Provided data -
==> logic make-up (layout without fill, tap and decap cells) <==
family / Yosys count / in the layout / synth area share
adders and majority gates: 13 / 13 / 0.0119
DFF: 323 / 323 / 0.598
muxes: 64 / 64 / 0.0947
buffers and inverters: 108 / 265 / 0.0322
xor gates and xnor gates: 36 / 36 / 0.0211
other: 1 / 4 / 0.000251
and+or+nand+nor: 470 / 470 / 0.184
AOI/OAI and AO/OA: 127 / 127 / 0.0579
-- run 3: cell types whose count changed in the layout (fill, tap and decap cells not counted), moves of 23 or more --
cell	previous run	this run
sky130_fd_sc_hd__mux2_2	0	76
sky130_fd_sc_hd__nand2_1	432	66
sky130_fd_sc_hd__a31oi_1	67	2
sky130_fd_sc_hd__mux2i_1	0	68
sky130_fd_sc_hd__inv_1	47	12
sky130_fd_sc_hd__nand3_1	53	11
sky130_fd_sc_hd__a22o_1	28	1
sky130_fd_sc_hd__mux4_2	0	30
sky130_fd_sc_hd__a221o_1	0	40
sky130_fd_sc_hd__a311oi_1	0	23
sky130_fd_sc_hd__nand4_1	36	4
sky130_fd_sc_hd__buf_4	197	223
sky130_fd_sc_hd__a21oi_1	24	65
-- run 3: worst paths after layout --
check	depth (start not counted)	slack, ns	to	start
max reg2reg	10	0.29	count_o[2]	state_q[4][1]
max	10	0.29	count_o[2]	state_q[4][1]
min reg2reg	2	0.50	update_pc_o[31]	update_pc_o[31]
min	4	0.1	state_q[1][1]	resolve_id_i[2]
[config.mk]
export PLATFORM = sky130hd
export DESIGN_NAME = clk_enable_gen
export DESIGN_NICKNAME = d
export VERILOG_FILES = /design/src/rtl/clk_enable_gen.sv
export SDC_FILE = /design/constraint.sdc
export NUM_CORES = 1
export LEC_CHECK = 0
export BUFFER_PORTS_ARGS = -buffer_cell sky130_fd_sc_hd__buf_2
export CAP_MARGIN = 10
export CORE_ASPECT_RATIO = 0.7
export CORE_MARGIN = 1
export CORE_UTILIZATION = 45
export CTS_CLUSTER_DIAMETER = 60
export CTS_CLUSTER_SIZE = 20
export DETAILED_ROUTE_END_ITERATION = 10
export GPL_TIMING_DRIVEN = 0
export PLACE_DENSITY = 0.61
export SYNTH_ARGS = -nofsm -noshare
export SYNTH_HDL_FRONTEND = slang
export SYNTH_SLANG_ARGS = --single-unit
export TNS_END_PERCENT = 20
[constraint.sdc]
create_clock -name clk -period 7.1 [get_ports clk]
set_input_delay 0 -clock clk [delete_from_list [all_inputs] [get_ports clk]]
set_output_delay 0 -clock clk [all_outputs]
set_load 0.01 [all_outputs]
[src/rtl/clk_enable_gen.sv]
// clk_enable_gen: CPU clock-enable strobe generator with run, single-step and burst modes
module clk_enable_gen #(
    parameter int DIV_W       = 25,
    parameter int SEL_W       = 4,
    parameter int STEP        = 2,
    parameter int BURST_W     = 8,
    parameter int CNT_W       = 16,
    parameter int SYNC_STAGES = 2
) (
    input  logic               clk,
    input  logic               reset_n,
    input  logic [1:0]         mode,
    input  logic [SEL_W-1:0]   rate_sel,
    input  logic [BURST_W-1:0] burst_len,
    input  logic               step_in,
    input  logic               hold,
    output logic               clk_en,
    output logic               busy,
    output logic [CNT_W-1:0]   pulse_count
);
    localparam logic [1:0] S_IDLE  = 2'd0;
    localparam logic [1:0] S_RUN   = 2'd1;
    localparam logic [1:0] S_BURST = 2'd2;
    localparam logic [1:0] M_RUN   = 2'b00;
    localparam logic [1:0] M_STEP  = 2'b01;
    localparam logic [1:0] M_BURST = 2'b10;

    logic [1:0]             r_state, w_state_nx;
    logic [DIV_W-1:0]       r_cnt, w_tc;
    logic [BURST_W-1:0]     r_rem;
    logic [SYNC_STAGES-1:0] r_sync;
    logic                   r_sync_d, r_step_edge;
    logic [31:0]            w_sh;
    logic                   w_wrap, w_count, w_pulse;
    logic                   r_clk_en, r_busy;
    logic [CNT_W-1:0]       r_pulse_count;

    assign clk_en      = r_clk_en;
    assign busy        = r_busy;
    assign pulse_count = r_pulse_count;

    // Terminal count 2^(rate_sel*STEP)-1, saturating at all-ones; >= makes rate shrinks pulse at once
    always_comb begin
        w_sh   = 32'(rate_sel) * 32'(STEP);
        w_tc   = (w_sh < 32'(DIV_W)) ? ~({DIV_W{1'b1}} << w_sh) : '1;
        w_wrap = r_cnt >= w_tc;
    end

    // Synchronise the button and register its rising edge as a one-cycle step request
    always_ff @(posedge clk or negedge reset_n) begin
        if (!reset_n) begin
            r_sync      <= '0;
            r_sync_d    <= 1'b0;
            r_step_edge <= 1'b0;
        end else begin
            r_sync      <= SYNC_STAGES'({r_sync, step_in});
            r_sync_d    <= r_sync[SYNC_STAGES-1];
            r_step_edge <= r_sync[SYNC_STAGES-1] & ~r_sync_d;
        end
    end

    // State register
    always_ff @(posedge clk or negedge reset_n) begin
        if (!reset_n) r_state <= S_IDLE;
        else          r_state <= w_state_nx;
    end

    // Next state; hold freezes the state, step requests seen during hold are lost
    always_comb begin
        w_state_nx = r_state;
        if (!hold)
            case (r_state)
                S_IDLE:  w_state_nx = (mode == M_RUN) ? S_RUN :
                                      (mode == M_BURST && r_step_edge && burst_len != '0) ? S_BURST : S_IDLE;
                S_RUN:   w_state_nx = (mode == M_RUN) ? S_RUN : S_IDLE;
                S_BURST: w_state_nx = (mode != M_BURST || (w_wrap && r_rem == BURST_W'(1))) ? S_IDLE : S_BURST;
                default: w_state_nx = S_IDLE;
            endcase
    end

    // Counting enable and next-cycle strobe; a mode change out of RUN/BURST never pulses
    always_comb begin
        w_count = !hold && ((r_state == S_RUN && mode == M_RUN) || (r_state == S_BURST && mode == M_BURST));
        w_pulse = (w_count && w_wrap) || (!hold && r_state == S_IDLE && mode == M_STEP && r_step_edge);
    end

    // Rate counter, burst remainder and registered outputs
    always_ff @(posedge clk or negedge reset_n) begin
        if (!reset_n) begin
            r_cnt         <= '0;
            r_rem         <= '0;
            r_clk_en      <= 1'b0;
            r_busy        <= 1'b0;
            r_pulse_count <= '0;
        end else begin
            r_clk_en      <= w_pulse;
            r_busy        <= w_state_nx == S_BURST;
            r_pulse_count <= r_pulse_count + CNT_W'(r_clk_en);
            if (!hold) begin
                r_cnt <= (w_count && !w_wrap) ? r_cnt + DIV_W'(1) : '0;
                r_rem <= (w_state_nx != S_BURST) ? '0 :
                         (r_state == S_BURST) ? r_rem - BURST_W'(w_pulse) : burst_len;
            end
        end
    end
endmodule

==> results of run 1 <==
## state kept, by name, indices dropped and copies added, names as in the netlist
name         count
r_cnt           25
pulse_count     16
r_state          2
r_rem            8
busy             1
r_sync           2
clk_en           1
r_sync_d         1
r_step_edge      1
## power by group through the flow
| stage | combinational [W] | clock (W) | sequential [W] |
|---|---|---|---|
| after floorplan | 0.0000393 | 0 | 0.000353 |
| after global placement | 0.0000718 | 0 | 0.000352 |
| after detailed placement | 0.0000750 | 0 | 0.000352 |
| after CTS | 0.0000775 | 0.000418 | 0.000347 |
| after global routing | 0.0000883 | 0.000439 | 0.000348 |
| final | 0.0000773 | 0.000411 | 0.000347 |
## cell usage after synthesis (all sizes together), types with 2 or more instances
master / n / area share (%)
dfrtp: 57 / 40
nand2: 50 / 5.3
ha: 30 / 10
nand4: 20 / 3.5
nor2: 20 / 2.1
nand3: 18 / 2.5
o21ai: 15 / 2.1
a21oi: 14 / 1.9
a22o: 12 / 2.9
inv: 12 / 1.2
xnor2: 12 / 2.9
clkbuf: 10 / 1.0
o311ai: 10 / 3.5
a31oi: 9 / 1.6
xor2: 9 / 2.2
and4: 7 / 1.7
buf: 7 / 1.7
and3: 6 / 1.0
mux2i: 6 / 1.7
nor4: 5 / 0.87
a31o: 4 / 0.97
and2: 4 / 0.69
nand2b: 4 / 0.69
nor3: 4 / 0.87
or2: 4 / 0.69
a211oi: 3 / 0.76
a21o: 3 / 0.62
nand3b: 3 / 0.62
nor3b: 2 / 0.42
or3: 2 / 0.35
## layer usage
metal | vias up | share of wire (%)
met2 | 80 | 42
li1 | 1507 | -
met3 | 8 | 5.3
met5 | - | 0
met4 | 0 | 0.60
met1 | 1510 | 52
## final timing paths
check / start / to / slack (ns) / cells after the start
max: r_cnt[3]$_DFFE_PN0N_ / r_rem[6]$_DFFE_PN0N_ / 3.41 / 15
min: burst_len[1] / r_rem[1]$_DFFE_PN0N_ / 0.03 / 4
max reg2reg: r_cnt[3]$_DFFE_PN0N_ / r_rem[6]$_DFFE_PN0N_ / 3.41 / 15
min reg2reg: r_sync[0]$_DFF_PN0_ / r_sync[1]$_DFF_PN0_ / 0.34 / 0
max in group asynchronous: reset_n / r_cnt[6]$_DFFE_PN0N_ / 6.28 / 3
min in group asynchronous: reset_n / r_cnt[21]$_DFFE_PN0N_ / 0.23 / 2
## worst min-delay path: cells and delay by family
family                 cells  cell delay, ns
AO/OA/AOI/OAI              2            0.19
buffers and inverters      1            0.09
AND/OR/NAND/NOR            1            0.04
## cells by family after synthesis
kind of cell / count (synthesis) / synth area share (%)
buffers and inverters: 29 / 3.95
multiplexers: 6 / 1.66
XOR/XNOR: 21 / 5.10
AO/OA/AOI/OAI: 82 / 17.1
AND/OR/NAND/NOR: 153 / 22.2
flip-flops: 57 / 39.5
adder cells (fa/ha/maj): 30 / 10.4
## stage by stage
step                hold slack (ns)  total power [W]
detailed placement           0.0480         0.000427
global route                 0.0461         0.000875
finish                       0.0349         0.000835
global placement              0.110         0.000424
CTS                          0.0198         0.000842
floorplan                    -0.296         0.000393
## what timing repair did
item                                    in CTS  in global routing
hold endpoints to repair                    28                  0
endpoints found under the setup margin       0                  0
hold buffers                                 4                  0
## area by class of cell
type                    count  area [um2]
plain buffers              17        97.6
clock buffers              11         233
clock inverters             4        45.0
fillers                   672        3280
inverters                  12        45.0
multi-input cells         292        2040
flip-flops and latches     57        1430
well taps                  98         123
repair buffers             38         225
==> results.json, run 1 <==
{
  "syn-cell-area_um2": 3610,
  "detailed_place_hpwl_um": 6360,
  "fin_area_um2": 4230,
  "grt_antenna_before_repair": 0,
  "tightestPinTransition_ns": 0.633,
  "drive_above_1_share_pct": 16.7,
  "row_count": 26,
  "final-max-slew-violation-count": 0,
  "layout.nets": 475,
  "use_met1_pct": 34.9,
  "fin_crit_sh_pct": 52.0,
  "critical_path_class": "reg2reg",
  "global_route.usage.met3_pct": 6.12,
  "stdcell_count": 529,
  "clk_pin_slew_ns": 0.05,
  "final.setup.worst_slack_ns": 3.41,
  "wl_per_cell_um": 16.1,
  "critPathCaptureType": "flip-flop",
  "critical_path.top_delay_family": "compound AO/OA/AOI/OAI gates",
  "tritoncts_buffers": 9,
  "fin_tns_setup_ns": 0,
  "hold_viol_final": 0,
  "rsz0062_at_grt": "no",
  "detail_route.vias_per_cell": 5.87,
  "ys_types": 54,
  "dp_cells": 510,
  "share_seq_of_total_power_pct": 41.5,
  "syn-num-nets": 426,
  "floorplan.die.width_um": 109,
  "finalCriticalPeriod_ns": 3.69,
  "postSynthCellCount": 378,
  "gr-total-overflow": 0,
  "p_clk_share_pct": 49.2,
  "power_leakage_nw": 1.95,
  "async_reset_ff_share_pct": 100,
  "commonest_non_fill_non_tap_cell_in_the_layout": "sky130_fd_sc_hd__dfrtp_1",
  "start_util_pct": 48.0,
  "cp.required_ns": 7.31,
  "timing.critical_path.cells": "ha_1, a21oi_1, a21boi_1, o311ai_0, a2111o_1, buf_2, a21oi_1, or2_2, ha_1, ha_1, nand2b_1, nor4_1, xnor2_1, o21ai_0, a22o_1",
  "finalCoreUtilization_pct": 56.3,
  "hold_path_class": "in2reg",
  "post-cts-setup-buffer-count": 0,
  "worst_path_max_delay_cell": "sky130_fd_sc_hd__o311ai_0",
  "grt_first_pass_wirelength_um": 14700,
  "pin_count": 36,
  "grt_busiest_layer": "met1",
  "num_antenna_cells": 0,
  "pre_antenna_drt_iters": 4,
  "cts.path.max_buffers": 2,
  "worst_skew_pair.late_latency_ns": 0.33,
  "worst_path_largest_cell_delay_ns": 0.46,
  "postRouteWirelength_um": 8510,
  "cts.htree.levels": 3,
  "synth.avg_cell_area_um2": 9.54,
  "finalWeightedCongestion": 0.789,
  "dp_slack_ns": 3.17,
  "synth_seq_area_share_pct": 39.5,
  "cts.sink_count": 57,
  "setup_violations": 0,
  "max_freq_mhz": 271,
  "int_pwr_w": 0.000635,
  "number_of_input_and_output_port_buffers_inserted": 33,
  "proportion_of_total_power_due_to_net_switching_pct": 23.9,
  "fp.dieArea_um2": 8380,
  "timing.critical_path.mode_cell": "sky130_fd_sc_hd__ha_1",
  "cts.root.buffer_cell": "sky130_fd_sc_hd__clkbuf_16",
  "mostFrequentLayoutCells": "sky130_fd_sc_hd__dfrtp_1 (57), sky130_fd_sc_hd__nand2_1 (49), sky130_fd_sc_hd__buf_2 (36)",
  "clock_skew_ns": 0.00678,
  "ys_ff_latch": 57,
  "area_growth_syn_to_layout_pct": 17.3,
  "dr.first_iter.drc_count": 173,
  "outcome": "completed",
  "core_area_um2": 7510,
  "arrival_ns": 3.90,
  "global_route.usage.met2_pct": 31.7,
  "vdd_drop_max_mv": 0.172,
  "worstPathMaxFanout": 10,
  "critPathLaunchType": "flip-flop",
  "synth_ff_type": "sky130_fd_sc_hd__dfrtp_1",
  "number_of_enable_type_register_cells_in_the_synthesized_netlist": 0,
  "via_count_of_the_first_global_routing_pass": 2893,
  "chipHeight_um": 76.9,
  "slew-limit-headroom_pct": 57.8,
  "postRouteAntennaNets": 0,
  "vias": 3105,
  "p_sw_w": 0.000200,
  "yosys_warnings": 0,
  "clock_tree_from_tritoncts": "done",
  "comb_power_share_pct": 9.3,
  "grt_start_max_net_pins": 32,
  "path_buf_inv": 1,
  "detailed_place.area_um2": 3920,
  "cts_resized": 0,
  "detail_route.drc_violations": 0,
  "power_per_standard_cell_area_nw_per_um2": 197,
  "count_of_max_cap_constraint_violations": 0,
  "track_usage_pct": 22.8
}
Note: power is estimated with default switching activity, not from simulation.
==> run 2, diff against run 1 <==
==> constraint.sdc (replaced) <==
create_clock -name clk -period 3.7 [get_ports clk]
set_input_delay 0 -clock clk [delete_from_list [all_inputs] [get_ports clk]]
set_output_delay 0 -clock clk [all_outputs]
set_load 0.01 [all_outputs]
==> results.json, run 2 (synthesis gave the netlist of run 1 again) <==
{
  "power_leakage_nw": 1.97,
  "postRouteAntennaNets": 0,
  "chipHeight_um": 76.9,
  "floorplan.die.width_um": 109,
  "worst_path_largest_cell_delay_ns": 0.52,
  "track_usage_pct": 22.8,
  "tightestPinTransition_ns": 0.624,
  "grt_first_pass_wirelength_um": 14700,
  "gr-total-overflow": 0,
  "tritoncts_buffers": 9,
  "detail_route.vias_per_cell": 5.80,
  "pin_count": 36,
  "hold_path_class": "in2reg",
  "cts.path.max_buffers": 2,
  "worst_reg2reg_path_length_in_cells": 14,
  "worst_path_max_delay_cell": "sky130_fd_sc_hd__a2111o_1",
  "finalCriticalPeriod_ns": 3.44,
  "dr.first_iter.drc_count": 163,
  "worst_r2r_endpoint": "r_rem[6]$_DFFE_PN0N_",
  "power_per_standard_cell_area_nw_per_um2": 375,
  "grt_antenna_before_repair": 0,
  "clock_tree_from_tritoncts": "done",
  "clock_skew_ns": 0.00700,
  "finalWeightedCongestion": 0.789,
  "timing.critical_path.mode_cell": "sky130_fd_sc_hd__ha_1",
  "timing.critical_path.cells": "ha_1, and4_1, o311ai_2, a2111o_1, buf_4, a21oi_1, or2_2, ha_1, ha_1, nand2b_1, nor4_2, xnor2_1, o21ai_0, a22o_1",
  "max_freq_mhz": 291,
  "final-max-slew-violation-count": 0,
  "cts.sink_count": 57,
  "critPathLaunchType": "flip-flop",
  "critPathCaptureType": "flip-flop",
  "postRouteWirelength_um": 8540,
  "startpoint": "r_cnt[12]$_DFFE_PN0N_",
  "mostFrequentLayoutCells": "sky130_fd_sc_hd__dfrtp_1 (57), sky130_fd_sc_hd__nand2_1 (49), sky130_fd_sc_hd__buf_2 (35)",
  "detailed_place_hpwl_um": 6360,
  "startpoint_of_the_lowest_slack_register_to_register_path": "r_cnt[12]$_DFFE_PN0N_",
  "drive_above_1_share_pct": 18.2,
  "num_antenna_cells": 0,
  "setup_violations": 0,
  "flip_flop_count_of_the_largest_register_all_copies_and_words_added": 25,
  "outcome": "completed",
  "row_count": 26,
  "p_total_w": 0.00160,
  "grt_start_max_net_pins": 32,
  "count_of_max_cap_constraint_violations": 0,
  "commonest_non_fill_non_tap_cell_in_the_layout": "sky130_fd_sc_hd__dfrtp_1",
  "layout.nets": 478,
  "via_count_of_the_first_global_routing_pass": 2893,
  "cp.required_ns": 3.91,
  "clk_pin_slew_ns": 0.05,
  "worst_skew_pair.late_latency_ns": 0.33,
  "start_util_pct": 48.0,
  "hold_viol_final": 0,
  "hold_slack_ns": 0.0319,
  "cts.htree.levels": 3,
  "vdd_drop_max_mv": 0.331,
  "core_area_um2": 7510,
  "wl_per_cell_um": 16.1,
  "number_of_input_and_output_port_buffers_inserted": 33,
  "cts.root.buffer_cell": "sky130_fd_sc_hd__clkbuf_16",
  "area_growth_syn_to_layout_pct": 18.7,
  "detail_route.drc_violations": 0,
  "vias": 3084,
  "arrival_ns": 3.65,
  "critical_path_class": "reg2reg",
  "ff2ff_setup_slack_ns": 0.26,
  "slew-limit-headroom_pct": 58.4,
  "worstPathMaxFanout": 10,
  "capture_point_of_the_critical_path": "r_rem[6]$_DFFE_PN0N_",
  "fin_crit_sh_pct": 93.0,
  "registers.top_by_ff_count": "r_cnt",
  "fp.dieArea_um2": 8380,
  "pre_antenna_drt_iters": 4
}
run 2: cell count changes in the layout (fill, tap and decap cells not counted), sizes merged:
| cell | previous run | this run |
|---|---|---|
| buf | 41 | 44 |
run 2: through the flow:
step | setup slack, ns | setup TNS, ns | utilization, % | instance area (um2) | cells
after floorplan | 0.578 | 0 | - | 3610 | 378
after global placement | -0.168 | -0.525 | 51.8 | 3890 | 509
after detailed placement | -0.230 | -0.765 | 52.1 | 3920 | 510
after CTS | 0.127 | 0 | 56.3 | 4230 | 529
after global routing | -0.00183 | -0.00183 | 57.0 | 4280 | 532
final | 0.258 | 0 | 57.0 | 4280 | 532
run 2: metal layers:
layer  vias up  track usage, %  routed length (um)
met2        57            31.7                3610
met4         0            4.46                  51
met3         7            6.12                 391
li1       1513               -                   -
met5         -               0                   0
met1      1507            34.9                4490
run 2: repair_timing:
action                                  CTS  global route
hold buffers                              4             0
endpoints found under the setup margin    1             6
hold endpoints to repair                 28             0
resized for setup                         1             6
setup buffers                             0             3
pin swaps                                 0             1
run 2: area by class of cell:
cell class,count,area (um2)
clock inverter,4,45.0
timing repair buffer,41,248
sequential,57,1430
multi-input combinational,292,2060
buffer,17,100
clock buffer,11,233
inverter,12,45.0
fill,671,3230
tap,98,123
run 2: how the worst min path moves through the flow:
stage / startpoint / endpoint / slack, ns / depth (start not counted)
floorplan: reset_n / busy$_DFF_PN0_ / -0.30 / 0
global placement: step_in / r_sync[0]$_DFF_PN0_ / 0.11 / 1
detailed placement: reset_n / r_cnt[21]$_DFFE_PN0N_ / 0.05 / 1
CTS: burst_len[0] / r_rem[0]$_DFFE_PN0N_ / 0.02 / 4
global route: burst_len[0] / r_rem[0]$_DFFE_PN0N_ / 0.05 / 4
finish: burst_len[0] / r_rem[0]$_DFFE_PN0N_ / 0.03 / 4
run 2: where the power goes:
group | total, W | internal (W) | leakage, nW | switching, W
logic | 0.000148 | 0.0000601 | 1.05 | 0.0000882
registers | 0.000666 | 0.000646 | 0.783 | 0.0000199
clock network | 0.000791 | 0.000513 | 0.139 | 0.000278
run 2: critical path, delay by kind of cell, from the launching register on:
kind                       cells  cell delay [ns]
AOI/OAI and AO/OA              5             1.13
xor gates and xnor gates       1             0.15
adders and majority gates      3             0.67
buffers and inverters          1             0.21
DFF                            1             0.44
and+or+nand+nor                4             0.73
==> run 3, diff against run 2 <==
--- a/config.mk
+++ b/config.mk
@@ -13,8 +13,8 @@
 export CTS_CLUSTER_DIAMETER = 60
 export CTS_CLUSTER_SIZE = 20
 export DETAILED_ROUTE_END_ITERATION = 10
-export GPL_TIMING_DRIVEN = 0
 export PLACE_DENSITY = 0.61
+export SETUP_SLACK_MARGIN = 0.15
 export SYNTH_ARGS = -nofsm -noshare
 export SYNTH_HDL_FRONTEND = slang
 export SYNTH_SLANG_ARGS = --single-unit
==> results.json, run 3 (synthesis gave the netlist of run 1 again) <==
{
  "arrival_ns": 3.38,
  "cp.required_ns": 3.91,
  "row_count": 26,
  "hold_path_class": "in2reg",
  "chipHeight_um": 76.9,
  "clock_tree_from_tritoncts": "done",
  "count_of_max_cap_constraint_violations": 0,
  "area_growth_syn_to_layout_pct": 15.8,
  "tritoncts_buffers": 9,
  "drive_above_1_share_pct": 16.9,
  "via_count_of_the_first_global_routing_pass": 2886,
  "cts_resized": 0,
  "worst_skew_pair.late_latency_ns": 0.33,
  "detail_route.drc_violations": 0,
  "final.setup.worst_slack_ns": 0.536,
  "cts.path.max_buffers": 2,
  "pin_count": 36,
  "layout.nets": 462,
  "power_leakage_nw": 1.92,
  "vias": 3013,
  "outcome": "completed",
  "commonest_non_fill_non_tap_cell_in_the_layout": "sky130_fd_sc_hd__dfrtp_1",
  "cts.htree.levels": 3,
  "fp.dieArea_um2": 8380,
  "rsz0062_at_grt": "no",
  "ff2ff_setup_slack_ns": 0.54,
  "track_usage_pct": 22.1,
  "start_util_pct": 48.0,
  "final.fill_count": 684,
  "number_of_input_and_output_port_buffers_inserted": 35,
  "floorplan.die.width_um": 109,
  "critical_path_class": "reg2reg",
  "max_freq_mhz": 316,
  "hold_viol_final": 0,
  "gr-total-overflow": 0,
  "cts.root.buffer_cell": "sky130_fd_sc_hd__clkbuf_16",
  "fin_tns_setup_ns": 0,
  "power_per_standard_cell_area_nw_per_um2": 394,
  "postRouteAntennaNets": 0,
  "finalCriticalPeriod_ns": 3.16,
  "num_antenna_cells": 0,
  "flip_flop_count_of_the_largest_register_all_copies_and_words_added": 25,
  "dp_cells": 497,
  "critPathLaunchType": "flip-flop",
  "final-max-slew-violation-count": 0,
  "clock_skew_ns": 0.0118,
  "dp_slack_ns": 0.536,
  "slew-limit-headroom_pct": 48.7,
  "critPathCaptureType": "flip-flop",
  "dr.first_iter.drc_count": 175,
  "fin_crit_sh_pct": 85.5,
  "grt_first_pass_wirelength_um": 14200,
  "worstPathMaxFanout": 6,
  "detailed_place_hpwl_um": 5850,
  "grt_antenna_before_repair": 0,
  "pre_antenna_drt_iters": 4,
  "grt_start_max_net_pins": 58,
  "tightestPinTransition_ns": 0.769,
  "stdcell_count": 517,
  "mostFrequentLayoutCells": "sky130_fd_sc_hd__dfrtp_1 (57), sky130_fd_sc_hd__nand2_1 (49), sky130_fd_sc_hd__buf_2 (35)",
  "detail_route.vias_per_cell": 5.83,
  "clk_pin_slew_ns": 0.06,
  "hold_buffers": 4,
  "setup_violations": 0,
  "wl_per_cell_um": 16.1,
  "cts.sink_count": 57,
  "post-cts-setup-buffer-count": 0,
  "core_area_um2": 7510,
  "postRouteWirelength_um": 8300,
  "vdd_drop_max_mv": 0.241,
  "finalWeightedCongestion": 0.844,
  "registers.top_by_ff_count": "r_cnt"
}
==> run 3: layer usage <==
metal / vias to the layer above / wire length, um / global-route usage (%)
met2: 59 / 3470 / 30.4
li1: 1496 / - / -
met1: 1449 / 4280 / 33.1
met3: 9 / 461 / 6.46
met4: 0 / 89 / 6.49
met5: - / 0 / 0
==> run 3: power by group <==
part           internal, W  switching, W  leakage [nW]
clock network     0.000557      0.000286         0.149
registers         0.000645     0.0000197         0.783
logic            0.0000545     0.0000835         0.992
==> run 3: final cells by class <==
class	instances	area (um2)	share of cell area [%]
multi-input combinational	292	2040	48.8
sequential	57	1430	34.1
clock buffer	12	256	6.14
timing repair buffer	42	238	5.69
tap	98	123	2.94
clock inverter	4	51.3	1.23
inverter	12	45.0	1.08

Description of the task - Starting at the first line of the records above, please copy each line exactly until you reach the line containing "-- run 3: worst". Include that line and stop there.

Expected output -
==> logic make-up (layout without fill, tap and decap cells) <==
family / Yosys count / in the layout / synth area share
adders and majority gates: 13 / 13 / 0.0119
DFF: 323 / 323 / 0.598
muxes: 64 / 64 / 0.0947
buffers and inverters: 108 / 265 / 0.0322
xor gates and xnor gates: 36 / 36 / 0.0211
other: 1 / 4 / 0.000251
and+or+nand+nor: 470 / 470 / 0.184
AOI/OAI and AO/OA: 127 / 127 / 0.0579
-- run 3: cell types whose count changed in the layout (fill, tap and decap cells not counted), moves of 23 or more --
cell	previous run	this run
sky130_fd_sc_hd__mux2_2	0	76
sky130_fd_sc_hd__nand2_1	432	66
sky130_fd_sc_hd__a31oi_1	67	2
sky130_fd_sc_hd__mux2i_1	0	68
sky130_fd_sc_hd__inv_1	47	12
sky130_fd_sc_hd__nand3_1	53	11
sky130_fd_sc_hd__a22o_1	28	1
sky130_fd_sc_hd__mux4_2	0	30
sky130_fd_sc_hd__a221o_1	0	40
sky130_fd_sc_hd__a311oi_1	0	23
sky130_fd_sc_hd__nand4_1	36	4
sky130_fd_sc_hd__buf_4	197	223
sky130_fd_sc_hd__a21oi_1	24	65
-- run 3: worst paths after layout --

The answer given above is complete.